The ANN, RF, and SVR models showed the best performance in predicting PM2.5 with the highest PCC and KTC, while the GRU model showed the best performance in forecasting NO₂. Figure 3 shows the measured and predicted PM_2.5 concentrations using ANNs in 2020 and 2021, which offer a high PCC of 0.87 and a KTC of 0.71. Figure 4 shows the measured and predicted PM_2.5 concentration using RF in 2020 and 2021, which provides a high PCC of 0.99 and a KTC of 0.92. Figure 5 shows the SHAP value of the RF model in PM_2.5 prediction, demonstrating that the past days’ air pollutants and weather data play a vital role in the prediction. Figure 6 shows the measured and predicted CO concentrations using SVR in 2020 and 2021, which offers a high PCC of 0.72 and a KTC of 0.51. Although the SVR model for CO did not receive the highest PCC and KTC, it provides the lowest RMSE and MAE (0.28 and 0.24, respectively). Figure 7 shows the measured and predicted NO₂ concentrations using GRU in 2020 and 2021, which offers a high PCC of 0.80 and a KTC of 0.62.

In addition, the RNN model showed the best performance in predicting PM₁₀ with the highest PCC and KTC. Also, the LSTM model showed the best performance in predicting PM₁₀ with the highest PCC. Figure 8 shows the measured and predicted PM₁₀ concentrations using RNN in 2020 and 2021, which offers a high PCC of 0.78 and a KTC of 0.58. Figure 9 shows the measured and predicted PM₁₀ concentrations using LSTM in 2020 and 2021, which provides a high PCC of 0.88 and a KTC of 0.70.

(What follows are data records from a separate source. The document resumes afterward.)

File: src/rtl/alu_defs.sv
// Shared opcode and FSM definitions for the pipelined ALU / multiply-divide unit.
// Latency: n/a (package only).
// Backpressure: n/a.
package alu_defs;

  // Bit 3 clear keeps the legacy 3-bit single-cycle ALU codes unchanged.
  localparam logic [3:0] OP_AND   = 4'b0000;
  localparam logic [3:0] OP_OR    = 4'b0001;
  localparam logic [3:0] OP_ADD   = 4'b0010;
  localparam logic [3:0] OP_XOR   = 4'b0011;
  localparam logic [3:0] OP_NOR   = 4'b0100;
  localparam logic [3:0] OP_SLTU  = 4'b0101;
  localparam logic [3:0] OP_SUB   = 4'b0110;
  localparam logic [3:0] OP_SLT   = 4'b0111;
  localparam logic [3:0] OP_SLL   = 4'b1000;
  localparam logic [3:0] OP_SRL   = 4'b1001;
  localparam logic [3:0] OP_SRA   = 4'b1010;
  localparam logic [3:0] OP_RSV   = 4'b1011;
  localparam logic [3:0] OP_MULTU = 4'b1100;
  localparam logic [3:0] OP_MULT  = 4'b1101;
  localparam logic [3:0] OP_DIVU  = 4'b1110;
  localparam logic [3:0] OP_DIV   = 4'b1111;

  typedef enum logic [1:0] {
    S_IDLE   = 2'd0,
    S_BUSY   = 2'd1,
    S_FINISH = 2'd2
  } state_t;

endpackage

File: src/rtl/alu_iter_muldiv.sv
// Iterative shift-add multiplier / restoring divider with sign fix-up.
// Latency: start edge, WIDTH iteration edges, then one FINISH cycle (done high).
// Backpressure: busy high from start until FINISH retires; abort returns to idle.
// Ports: start/is_div/is_signed/a/b sampled when idle; abort cancels BUSY/FINISH;
//        done is high during FINISH (when not aborting) with hi/lo holding the
//        sign-corrected product {hi,lo} or remainder/quotient.
module alu_iter_muldiv
  import alu_defs::*;
#(
  parameter int WIDTH = 32
) (
  input  logic             clk,
  input  logic             rst_n,
  input  logic             start,
  input  logic             abort,
  input  logic             is_div,
  input  logic             is_signed,
  input  logic [WIDTH-1:0] a,
  input  logic [WIDTH-1:0] b,
  output logic             busy,
  output logic             done,
  output logic [WIDTH-1:0] hi,
  output logic [WIDTH-1:0] lo
);

  localparam int CW = $clog2(WIDTH) + 1;

  state_t           state;
  logic [CW-1:0]    cnt;
  logic [WIDTH-1:0] acc_hi;
  logic [WIDTH-1:0] acc_lo;
  logic [WIDTH-1:0] opb;
  logic             div_r;
  logic             neg_q;
  logic             neg_r;

  // Magnitudes; |most-negative| is still representable as an unsigned value.
  logic             a_neg;
  logic             b_neg;
  logic [WIDTH-1:0] abs_a;
  logic [WIDTH-1:0] abs_b;

  assign a_neg = is_signed & a[WIDTH-1];
  assign b_neg = is_signed & b[WIDTH-1];
  assign abs_a = a_neg ? (~a + 1'b1) : a;
  assign abs_b = b_neg ? (~b + 1'b1) : b;

  // One multiply step: conditional add into the high half, then shift the
  // whole {acc_hi,acc_lo} right; the multiplier drains out of acc_lo.
  logic [WIDTH:0]   madd;
  // One divide step: shift the next dividend bit into the partial remainder.
  // The remainder is always below the divisor, so the trial difference fits
  // in WIDTH bits whenever it is kept.
  logic [WIDTH:0]   shrem;
  logic             ge;
  logic [WIDTH-1:0] trial;
  logic [WIDTH-1:0] nxt_hi;
  logic [WIDTH-1:0] nxt_lo;

  assign madd  = {1'b0, acc_hi} + (acc_lo[0] ? {1'b0, opb} : '0);
  assign shrem = {acc_hi, acc_lo[WIDTH-1]};
  assign ge    = shrem >= {1'b0, opb};
  assign trial = shrem[WIDTH-1:0] - opb;

  always_comb begin
    nxt_hi = '0;
    nxt_lo = '0;
    if (div_r) begin
      nxt_hi = ge ? trial : shrem[WIDTH-1:0];
      nxt_lo = {acc_lo[WIDTH-2:0], ge};
    end else begin
      nxt_hi = madd[WIDTH:1];
      nxt_lo = {madd[0], acc_lo[WIDTH-1:1]};
    end
  end

  // Sign fix-up applied on the final magnitudes during FINISH.
  logic [2*WIDTH-1:0] prod;
  logic [2*WIDTH-1:0] prod_neg;

  assign prod     = {acc_hi, acc_lo};
  assign prod_neg = ~prod + 1'b1;

  always_comb begin
    hi = '0;
    lo = '0;
    if (div_r) begin
      lo = neg_q ? (~acc_lo + 1'b1) : acc_lo;
      hi = neg_r ? (~acc_hi + 1'b1) : acc_hi;
    end else begin
      {hi, lo} = neg_q ? prod_neg : prod;
    end
  end

  assign busy = (state != S_IDLE);
  assign done = (state == S_FINISH) && !abort;

  always_ff @(posedge clk or negedge rst_n) begin
    if (!rst_n) begin
      state  <= S_IDLE;
      cnt    <= '0;
      acc_hi <= '0;
      acc_lo <= '0;
      opb    <= '0;
      div_r  <= 1'b0;
      neg_q  <= 1'b0;
      neg_r  <= 1'b0;
    end else begin
      case (state)
        S_IDLE: begin
          if (start) begin
            state  <= S_BUSY;
            cnt    <= CW'(WIDTH);
            acc_hi <= '0;
            acc_lo <= abs_a;
            opb    <= abs_b;
            div_r  <= is_div;
            neg_q  <= a_neg ^ b_neg;
            neg_r  <= a_neg;
          end
        end
        S_BUSY: begin
          if (abort) begin
            state <= S_IDLE;
          end else begin
            acc_hi <= nxt_hi;
            acc_lo <= nxt_lo;
            cnt    <= cnt - 1'b1;
            if (cnt == CW'(1)) state <= S_FINISH;
          end
        end
        S_FINISH: state <= S_IDLE;
        default:  state <= S_IDLE;
      endcase
    end
  end

endmodule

Overall, the RF model provided the best prediction for all pollutants, specifically for PM₁₀ (PCC = 0.96 and KTC = 0.84), PM_2.5 (PCC = 0.99 and KTC = 0.92), NO₂ (PCC = 0.94 and KTC = 0.81), and CO (PCC = 0.82 and KTC = 0.58), respectively, while the SVR model performed the second best in terms of prediction for all pollutants, specifically for PM₁₀ (PCC = 0.95 and KTC = 0.82), PM_2.5 (PCC = 0.96 and KTC = 0.84), NO₂ (PCC = 0.92 and KTC = 0.77), and CO (PCC = 0.72 and KTC = 0.51), respectively.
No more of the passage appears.